Un scénario de manga classique mais efficace

Adrian, élève dans une école d’arts martiaux, se prépare pour son premier Grand tournoi, qui a lieu chaque année dans son village. Alors que le grand jour est arrivé, son coéquipier l’abandonne, ce qui le contraint à laisser tomber. Pourtant, un mystérieux étranger se présente au dernier moment et lui propose de faire équipe avec lui.

Si le récit reprend les bases classiques d’un récit médiéval, le manga est tout de même ambigu du fait de son anachronisme. Le personnage principal, Richard, boxeur à ses heures, est tout ce qu’il y a de plus moderne et il est confronté à un village moyenâgeux où l’on ne connaît même pas le mot « cigarette ». Au final, on ressent énormément d’influences provenant de genres différents qui, ici, se complètent très bien (heroic fantasy, film de kung-fu, science-fiction…). En ajoutant à tout cela un humour un peu potache mais de très bon goût, vous aurez le Meltingpot génial qu’est Lastman.

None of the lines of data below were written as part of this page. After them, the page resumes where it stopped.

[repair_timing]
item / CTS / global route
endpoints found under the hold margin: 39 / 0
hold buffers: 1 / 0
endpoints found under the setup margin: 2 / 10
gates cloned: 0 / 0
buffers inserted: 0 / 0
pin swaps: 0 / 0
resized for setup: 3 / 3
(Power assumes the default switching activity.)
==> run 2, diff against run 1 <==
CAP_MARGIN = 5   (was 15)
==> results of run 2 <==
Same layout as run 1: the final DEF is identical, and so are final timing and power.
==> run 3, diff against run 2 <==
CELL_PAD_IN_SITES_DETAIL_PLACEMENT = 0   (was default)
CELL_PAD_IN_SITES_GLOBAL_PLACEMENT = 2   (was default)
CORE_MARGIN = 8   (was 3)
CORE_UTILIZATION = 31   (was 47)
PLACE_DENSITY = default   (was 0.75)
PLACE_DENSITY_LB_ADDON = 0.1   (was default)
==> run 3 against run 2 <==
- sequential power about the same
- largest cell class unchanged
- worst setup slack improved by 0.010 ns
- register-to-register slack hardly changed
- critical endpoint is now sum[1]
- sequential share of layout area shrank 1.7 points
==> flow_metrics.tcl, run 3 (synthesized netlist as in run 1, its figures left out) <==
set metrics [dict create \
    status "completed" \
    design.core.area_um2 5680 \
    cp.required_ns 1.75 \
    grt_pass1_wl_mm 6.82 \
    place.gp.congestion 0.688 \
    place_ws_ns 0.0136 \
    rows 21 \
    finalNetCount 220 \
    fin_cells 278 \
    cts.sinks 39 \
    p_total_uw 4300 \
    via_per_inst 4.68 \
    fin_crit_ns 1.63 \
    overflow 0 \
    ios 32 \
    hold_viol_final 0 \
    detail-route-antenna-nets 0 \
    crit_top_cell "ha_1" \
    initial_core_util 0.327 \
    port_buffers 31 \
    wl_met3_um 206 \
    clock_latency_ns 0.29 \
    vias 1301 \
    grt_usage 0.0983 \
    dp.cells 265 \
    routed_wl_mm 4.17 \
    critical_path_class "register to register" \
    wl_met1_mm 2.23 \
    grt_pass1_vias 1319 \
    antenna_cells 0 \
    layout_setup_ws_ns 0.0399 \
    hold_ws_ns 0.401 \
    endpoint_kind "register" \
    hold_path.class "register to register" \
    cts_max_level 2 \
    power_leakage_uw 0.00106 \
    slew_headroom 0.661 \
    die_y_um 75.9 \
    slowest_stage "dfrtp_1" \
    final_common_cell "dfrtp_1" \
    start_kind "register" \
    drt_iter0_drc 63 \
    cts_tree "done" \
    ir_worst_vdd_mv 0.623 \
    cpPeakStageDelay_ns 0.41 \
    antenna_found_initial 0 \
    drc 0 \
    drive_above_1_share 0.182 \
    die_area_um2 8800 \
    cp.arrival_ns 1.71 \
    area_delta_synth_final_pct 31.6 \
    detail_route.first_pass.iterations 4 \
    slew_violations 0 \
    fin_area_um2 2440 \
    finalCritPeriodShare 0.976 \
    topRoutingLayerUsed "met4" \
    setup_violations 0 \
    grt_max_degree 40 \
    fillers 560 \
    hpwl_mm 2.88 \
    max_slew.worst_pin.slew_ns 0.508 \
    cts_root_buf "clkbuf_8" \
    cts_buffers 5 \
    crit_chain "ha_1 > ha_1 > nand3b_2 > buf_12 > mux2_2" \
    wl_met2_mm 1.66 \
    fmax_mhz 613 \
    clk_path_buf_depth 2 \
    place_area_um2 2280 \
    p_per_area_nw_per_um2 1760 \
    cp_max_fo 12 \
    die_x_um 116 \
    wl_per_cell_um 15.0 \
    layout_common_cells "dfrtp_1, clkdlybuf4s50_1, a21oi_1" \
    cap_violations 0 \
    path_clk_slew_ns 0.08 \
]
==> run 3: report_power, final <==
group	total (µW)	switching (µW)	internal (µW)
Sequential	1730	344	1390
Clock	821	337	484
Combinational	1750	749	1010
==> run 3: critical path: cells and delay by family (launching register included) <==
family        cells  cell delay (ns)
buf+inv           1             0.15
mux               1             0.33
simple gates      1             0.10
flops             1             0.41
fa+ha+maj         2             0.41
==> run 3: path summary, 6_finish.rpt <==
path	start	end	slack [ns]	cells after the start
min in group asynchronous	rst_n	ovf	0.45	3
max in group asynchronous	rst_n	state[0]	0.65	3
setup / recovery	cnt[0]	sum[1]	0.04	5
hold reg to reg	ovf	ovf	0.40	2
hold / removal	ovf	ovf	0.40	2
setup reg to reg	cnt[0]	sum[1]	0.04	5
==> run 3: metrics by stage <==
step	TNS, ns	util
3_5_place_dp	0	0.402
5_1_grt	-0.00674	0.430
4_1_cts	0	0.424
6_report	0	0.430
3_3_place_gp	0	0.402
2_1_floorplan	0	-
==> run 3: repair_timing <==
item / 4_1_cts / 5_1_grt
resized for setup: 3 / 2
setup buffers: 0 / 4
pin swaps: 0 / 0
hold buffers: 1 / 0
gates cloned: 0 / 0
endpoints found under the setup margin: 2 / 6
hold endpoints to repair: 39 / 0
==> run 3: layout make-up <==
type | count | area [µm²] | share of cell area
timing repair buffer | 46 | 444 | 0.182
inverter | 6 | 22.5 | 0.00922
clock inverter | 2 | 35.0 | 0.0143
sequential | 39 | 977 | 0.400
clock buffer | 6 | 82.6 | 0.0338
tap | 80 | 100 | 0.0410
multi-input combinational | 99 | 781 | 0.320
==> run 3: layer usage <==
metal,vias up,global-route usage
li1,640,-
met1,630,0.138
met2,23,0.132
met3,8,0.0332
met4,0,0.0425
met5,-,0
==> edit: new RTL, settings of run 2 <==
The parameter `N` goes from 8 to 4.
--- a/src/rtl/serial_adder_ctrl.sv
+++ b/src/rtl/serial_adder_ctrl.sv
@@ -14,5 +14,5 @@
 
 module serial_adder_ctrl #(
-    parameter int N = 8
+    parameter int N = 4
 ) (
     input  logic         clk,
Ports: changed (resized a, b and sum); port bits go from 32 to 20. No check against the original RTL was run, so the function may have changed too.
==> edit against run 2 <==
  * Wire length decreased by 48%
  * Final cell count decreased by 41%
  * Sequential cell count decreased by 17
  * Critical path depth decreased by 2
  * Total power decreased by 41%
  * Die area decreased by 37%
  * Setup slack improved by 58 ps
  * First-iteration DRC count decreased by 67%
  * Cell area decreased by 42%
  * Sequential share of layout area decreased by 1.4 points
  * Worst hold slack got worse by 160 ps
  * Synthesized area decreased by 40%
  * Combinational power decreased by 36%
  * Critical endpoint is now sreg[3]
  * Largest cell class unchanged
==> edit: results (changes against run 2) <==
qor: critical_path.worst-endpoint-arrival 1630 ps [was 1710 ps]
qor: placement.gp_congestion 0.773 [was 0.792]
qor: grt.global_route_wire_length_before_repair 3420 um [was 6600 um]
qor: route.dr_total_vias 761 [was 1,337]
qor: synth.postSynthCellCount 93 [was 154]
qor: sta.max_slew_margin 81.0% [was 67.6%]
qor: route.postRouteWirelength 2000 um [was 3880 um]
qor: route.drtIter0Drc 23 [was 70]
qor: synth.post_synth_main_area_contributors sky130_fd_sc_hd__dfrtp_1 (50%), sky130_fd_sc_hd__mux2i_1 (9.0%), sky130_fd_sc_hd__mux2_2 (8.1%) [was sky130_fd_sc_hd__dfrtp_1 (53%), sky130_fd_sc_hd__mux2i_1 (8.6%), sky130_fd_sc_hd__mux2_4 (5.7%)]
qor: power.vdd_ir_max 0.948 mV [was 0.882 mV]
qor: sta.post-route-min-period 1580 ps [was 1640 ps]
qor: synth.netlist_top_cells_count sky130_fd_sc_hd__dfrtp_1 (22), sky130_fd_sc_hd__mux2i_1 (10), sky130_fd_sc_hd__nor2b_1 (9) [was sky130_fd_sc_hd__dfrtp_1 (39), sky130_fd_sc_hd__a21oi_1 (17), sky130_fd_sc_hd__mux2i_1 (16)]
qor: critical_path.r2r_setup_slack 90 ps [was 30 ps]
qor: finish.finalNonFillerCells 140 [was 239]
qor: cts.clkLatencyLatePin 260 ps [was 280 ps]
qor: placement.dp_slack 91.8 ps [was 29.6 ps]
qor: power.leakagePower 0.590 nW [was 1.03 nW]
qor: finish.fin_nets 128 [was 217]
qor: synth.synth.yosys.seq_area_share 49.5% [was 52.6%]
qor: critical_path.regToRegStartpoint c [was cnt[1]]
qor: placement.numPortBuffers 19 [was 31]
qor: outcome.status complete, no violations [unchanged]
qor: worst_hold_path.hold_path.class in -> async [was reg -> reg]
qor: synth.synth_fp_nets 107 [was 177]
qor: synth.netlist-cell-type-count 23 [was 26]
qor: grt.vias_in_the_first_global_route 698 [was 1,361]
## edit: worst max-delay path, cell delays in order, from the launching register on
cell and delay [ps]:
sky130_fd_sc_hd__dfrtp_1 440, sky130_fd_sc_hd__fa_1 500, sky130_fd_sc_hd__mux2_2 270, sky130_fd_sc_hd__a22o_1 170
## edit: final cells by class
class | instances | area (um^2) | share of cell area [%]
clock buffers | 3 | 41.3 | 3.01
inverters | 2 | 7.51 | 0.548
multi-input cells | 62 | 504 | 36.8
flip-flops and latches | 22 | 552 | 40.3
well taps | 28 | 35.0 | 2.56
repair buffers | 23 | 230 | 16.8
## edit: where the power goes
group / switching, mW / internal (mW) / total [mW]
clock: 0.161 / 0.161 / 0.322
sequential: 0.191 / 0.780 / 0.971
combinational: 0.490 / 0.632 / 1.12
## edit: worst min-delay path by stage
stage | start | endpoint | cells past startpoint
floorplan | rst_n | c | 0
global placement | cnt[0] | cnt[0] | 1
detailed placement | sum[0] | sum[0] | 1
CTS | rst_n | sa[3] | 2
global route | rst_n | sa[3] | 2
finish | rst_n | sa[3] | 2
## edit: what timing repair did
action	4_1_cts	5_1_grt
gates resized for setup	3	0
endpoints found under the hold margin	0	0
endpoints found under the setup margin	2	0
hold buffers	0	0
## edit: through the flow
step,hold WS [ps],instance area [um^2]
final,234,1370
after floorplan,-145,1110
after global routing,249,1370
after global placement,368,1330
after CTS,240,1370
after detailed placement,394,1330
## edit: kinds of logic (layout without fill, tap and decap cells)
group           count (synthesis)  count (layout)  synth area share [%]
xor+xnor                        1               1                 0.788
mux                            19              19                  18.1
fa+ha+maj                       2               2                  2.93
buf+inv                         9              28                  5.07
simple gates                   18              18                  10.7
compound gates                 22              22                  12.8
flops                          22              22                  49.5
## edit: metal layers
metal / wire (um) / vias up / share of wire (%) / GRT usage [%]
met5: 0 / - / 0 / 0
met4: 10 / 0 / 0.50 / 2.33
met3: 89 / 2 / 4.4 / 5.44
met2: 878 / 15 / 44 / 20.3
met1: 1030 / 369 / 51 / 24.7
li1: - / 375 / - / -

Des dessins de qualité dans Lastman

Si le récit laisse clairement transparaître l’influence du manga sur les auteurs, le style graphique des dessins s’en éloigne beaucoup. Le dessin est épuré, et les émotions prennent le dessus sur les autres détails. Malgré cela, les dessinateurs n’oublient pas les décors puisqu’ils sont présents dans certaines cases, absents dans d’autres, pour un résultat vraiment impressionnant. Il est aussi important de noter que malgré la simplicité des dessins, les scènes d’action sont très dynamiques et les mouvements sont très bien retranscrits.

Au final, cette bande dessinée est une bonne surprise, qui a même eu droit à son adaptation animée, son exposition à Angoulême et même, à son jeu vidéo. Espérons que le succès suivra et que l’aventure Lastman continuera avec, pourquoi pas, un film live, puisque l’histoire s’y prêterait bien.